(Beginning of DATA SUPPLIED)

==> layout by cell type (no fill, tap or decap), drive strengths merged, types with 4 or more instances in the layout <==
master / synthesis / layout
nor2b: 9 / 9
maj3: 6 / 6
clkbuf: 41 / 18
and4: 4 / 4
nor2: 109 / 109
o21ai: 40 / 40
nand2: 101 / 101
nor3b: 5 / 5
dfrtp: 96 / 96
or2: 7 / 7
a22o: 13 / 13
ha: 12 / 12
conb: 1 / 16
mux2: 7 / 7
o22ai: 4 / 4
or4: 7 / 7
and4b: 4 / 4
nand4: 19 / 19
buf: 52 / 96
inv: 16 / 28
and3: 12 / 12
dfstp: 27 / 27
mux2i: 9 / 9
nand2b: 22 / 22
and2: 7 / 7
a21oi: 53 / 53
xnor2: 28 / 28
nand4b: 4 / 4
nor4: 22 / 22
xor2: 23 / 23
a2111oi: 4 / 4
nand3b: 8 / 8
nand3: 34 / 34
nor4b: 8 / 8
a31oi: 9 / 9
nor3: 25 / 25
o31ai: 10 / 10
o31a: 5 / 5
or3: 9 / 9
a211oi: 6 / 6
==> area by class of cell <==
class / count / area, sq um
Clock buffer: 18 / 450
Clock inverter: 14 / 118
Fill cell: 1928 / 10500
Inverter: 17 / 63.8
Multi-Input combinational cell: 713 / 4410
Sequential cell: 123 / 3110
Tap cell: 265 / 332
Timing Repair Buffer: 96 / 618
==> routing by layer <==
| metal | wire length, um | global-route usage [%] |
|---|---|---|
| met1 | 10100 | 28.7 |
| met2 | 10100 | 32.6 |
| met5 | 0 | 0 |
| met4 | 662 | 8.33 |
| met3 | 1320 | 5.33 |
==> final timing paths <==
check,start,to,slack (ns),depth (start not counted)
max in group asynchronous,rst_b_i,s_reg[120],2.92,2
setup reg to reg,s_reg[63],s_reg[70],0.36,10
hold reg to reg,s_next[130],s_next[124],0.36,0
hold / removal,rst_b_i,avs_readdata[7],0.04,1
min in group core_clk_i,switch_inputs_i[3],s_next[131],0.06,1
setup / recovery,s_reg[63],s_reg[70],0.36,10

(End of DATA SUPPLIED)

WHAT NEEDS TO BE DONE —
If a line in the data holds the string "class", copy that line.

TASK RESULT —
==> area by class of cell <==
class / count / area, sq um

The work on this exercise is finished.